### What you are asked to do
No record may be left out; print them all verbatim.

### Record set
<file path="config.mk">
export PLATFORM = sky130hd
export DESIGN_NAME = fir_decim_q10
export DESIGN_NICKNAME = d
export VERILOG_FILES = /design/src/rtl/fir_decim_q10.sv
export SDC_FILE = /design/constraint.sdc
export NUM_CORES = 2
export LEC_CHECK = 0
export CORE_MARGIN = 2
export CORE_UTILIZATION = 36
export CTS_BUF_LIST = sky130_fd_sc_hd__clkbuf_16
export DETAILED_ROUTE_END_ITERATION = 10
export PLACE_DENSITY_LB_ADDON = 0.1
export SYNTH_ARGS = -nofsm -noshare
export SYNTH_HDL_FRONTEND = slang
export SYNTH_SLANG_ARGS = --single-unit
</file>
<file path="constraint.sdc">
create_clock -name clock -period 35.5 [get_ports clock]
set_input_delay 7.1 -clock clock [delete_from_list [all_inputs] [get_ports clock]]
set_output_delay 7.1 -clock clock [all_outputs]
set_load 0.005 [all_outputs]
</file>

### Output of the task
<file path="config.mk">
export PLATFORM = sky130hd
export DESIGN_NAME = fir_decim_q10
export DESIGN_NICKNAME = d
export VERILOG_FILES = /design/src/rtl/fir_decim_q10.sv
export SDC_FILE = /design/constraint.sdc
export NUM_CORES = 2
export LEC_CHECK = 0
export CORE_MARGIN = 2
export CORE_UTILIZATION = 36
export CTS_BUF_LIST = sky130_fd_sc_hd__clkbuf_16
export DETAILED_ROUTE_END_ITERATION = 10
export PLACE_DENSITY_LB_ADDON = 0.1
export SYNTH_ARGS = -nofsm -noshare
export SYNTH_HDL_FRONTEND = slang
export SYNTH_SLANG_ARGS = --single-unit
</file>
<file path="constraint.sdc">
create_clock -name clock -period 35.5 [get_ports clock]
set_input_delay 7.1 -clock clock [delete_from_list [all_inputs] [get_ports clock]]
set_output_delay 7.1 -clock clock [all_outputs]
set_load 0.005 [all_outputs]
</file>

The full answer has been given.